FAR Council issues a year 2000 amendment

To avoid a millennium meltdown, federal buying chiefs have created a new procurement
rule ordering agencies to buy only those information technology products that are
guaranteed to work into the next century.

The Federal Acquisition Regulation Council has approved an interim rule that requires
all government agencies to be sure that any commercial hardware or software products that
they buy can perform date and time processing tasks after Dec. 31, 1999.
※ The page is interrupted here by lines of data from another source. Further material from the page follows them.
What follows belongs to an exercise in optimizing a design on an open flow for small area and a short achievable clock period; a production flow would make more cautious choices.
RTL that was checked went through simulation tests only; none was proved equivalent to the original.
No activity file was given, so power comes from the tool's default toggle rates.

==> inputs of trial 86 <==
Design yrc_lane_coder, start of the top module:
module yrc_lane_coder (
    input             clk,
    input             rst,
    input      [4:0]  cfg_bits,    
    input      [3:0]  cfg_thr,     
    input             in_valid,
    input             in_first,    
    input             in_eol,      
    input             in_plane,    
    input      [15:0] in_x,        
    input      [15:0] in_a,        
    input      [15:0] in_b,        
    input      [15:0] in_c,        
    input      [15:0] in_d,        
    output reg        out_valid,
    output reg [5:0]  out_len,     
    output reg [55:0] out_bits     
);
    localparam NCTX = 82;           
    function [7:0] enc;
        input integer n;
        integer p, r, q1, q2;
        begin
            p = n / 41;
            r = n % 41;
            if (r < 5) begin
                q1 = 0; q2 = r;
            end else begin
                q1 = (r - 5) / 9 + 1;
                q2 = (r - 5) % 9 - 4;
            end
            enc = {p[0], q1[2:0], (q2 < 0) ? 1'b1 : 1'b0, (q2 < 0) ? -q2[2:0] : q2[2:0]};
        end
    endfunction
    function [9:0] satwrap;
        input [15:0] v;
        input [15:0] mx;
        input [15:0] bs;
        reg   [15:0] w;
        begin
            w = (v & mx) | ((|(v & bs)) ? ~mx : 16'd0);
            satwrap = (w[15:8] == {8{w[8]}}) ? {w[8], w[8:0]} : (w[15] ? 10'h200 : 10'h0ff);
        end
    endfunction
    reg        v0, f0, eol0, p0;
    reg [15:0] x0, a0, b0, c0, d0;
    reg [4:0]  cfg_b;
    reg [3:0]  cfg_t;
    always @(posedge clk) begin
        v0    <= rst ? 1'b0 : in_valid;
        f0    <= in_first;
        eol0  <= in_eol;
        p0    <= in_plane;
        x0    <= in_x;
        a0    <= in_a;
        b0    <= in_b;
        c0    <= in_c;
        d0    <= in_d;
        cfg_b <= cfg_bits;
        cfg_t <= cfg_thr;
    end
    wire [16:0] full_c = 17'd1 << cfg_b;
    wire [16:0] maxv_i = (17'd1 << cfg_bits) - 17'd1;
    reg  [15:0] maxv;                                 
    reg  [15:0] bsel;                                 
    always @(posedge clk) begin
        maxv <= maxv_i[15:0];
        bsel <= 16'd1 << (cfg_bits - 5'd1);
    end
  ...
Settings: LEC_CHECK=0, CAP_MARGIN=20, CORE_MARGIN=2, CORE_UTILIZATION=40, SETUP_SLACK_MARGIN=1.5, SLEW_MARGIN=20; clock period 36.0 ns.
standard.sh (not shown) runs the stock make flow with config.mk's settings and CLKGATE_MAP_FILE= SYNTH_SCRIPT=/design/flow/synth_recipe.tcl, a recipe that flattens the netlist after the stock synthesis.
==> flow/flow/run.sh <==
#!/bin/bash
# Layout: the standard ORFS flow (standard.sh), with repair_timing asked
# for a setup slack of 27 ns at the design's 36 ns clock (an achieved
# period of about 9 ns) instead of the default 1.5 ns. Everything else,
# synthesis included, is the standard flow. Full output in standard.log.
set -euo pipefail
cd "$(dirname "$0")/.."
bash standard.sh SETUP_SLACK_MARGIN=27 finish > standard.log 2>&1
==> trial 19 (differences from trial 86) <==
==> flow/run.sh (new file) <==
#!/bin/bash
# synth_recipe.tcl (not shown) runs the flow's synth.tcl, then flattens the netlist and writes it again
# the make line also repeats each setting of config.mk as NAME=value (left out here)
make -C /OpenROAD-flow-scripts/flow DESIGN_CONFIG=/design/flow/config.mk WORK_HOME=/design/flow/orfs CLKGATE_MAP_FILE= SYNTH_SCRIPT=/design/flow/synth_recipe.tcl finish
removed: flow/flow/run.sh
removed: flow/standard.sh
==> comparison table <==
|  | trial 19 | trial 86 |
|---|---|---|
| DR WL met3 | 106 mm | 107 mm |
| Arrival @ worst endpoint | 11300 ps | 9860 ps |
| Metal2 WL | 301 mm | 302 mm |
| Total power per unit cell area | 118 nW/um^2 | 119 nW/um^2 |
| Seq pwr share | 43.4% | 42.7% |
| Routed wire length per instance | 41.2 um | 41.2 um |
| Status | timing/DRC/antenna clean | finished with violations |
| Violated checks | - | max-slew violations |
| Internal | 13000 uW | 13000 uW |
| Clock edge transition at the registers on the reported setup and hold paths | 70 ps | 60 ps |
| Share of final-layout standard cells stronger than drive strength 1 | 12.6% | 13.3% |
| Synthesis-to-finish area growth | 15.4% | 15.8% |
| Worst hold slack | 332 ps | 332 ps |
| Worst reg2reg startpoint | idx3[4] | b0[3] |
| Portion of the layout cell area used by non-clock buffers | 3.03% | 3.12% |
No functional check of the RTL was part of any run of this note.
Both the Chief Information Officers Council and the Year 2000 Interagency Committee
supported the FAR Council's revision as another way to help agencies purge antiquated
software code and prepare their financial, logistics and forecasting systems for the
century date change.

Industry analyses have estimated it will cost the government up to $30 billion to make
all the necessary code fixes to ensure that agency systems can handle dates come Jan. 1,

"The new procurement guidance will provide year 2000 information that will be
helpful to federal
agencies when awarding new IT contracts or modifying older ones," said Laurence
Wolfe, deputy associate administrator of the General
Services Administration's Office of IT.

The FAR amendment defines "year 2000-compliant" as any hardware or software
product that accurately calculates and compares date and time data from, into and between
the 20th and 21st centuries.

The amendment also requires that contracting officials make sure all agency
solicitations and contracts specify year 2000 compatibility or include upgrade clauses for
making needed code conversions.

Industry groups endorsed the amendment as consistent with many vendors efforts to
provide year 2000 certification for IT products.

"This is very similar to what we've been working on with the interagency task
force," said Olga Grkavac, senior vice president of systems integration for the
Information Technology Association of America. "This is a positive step. Everyone
expected it, and we consulted with the council as drafts were made."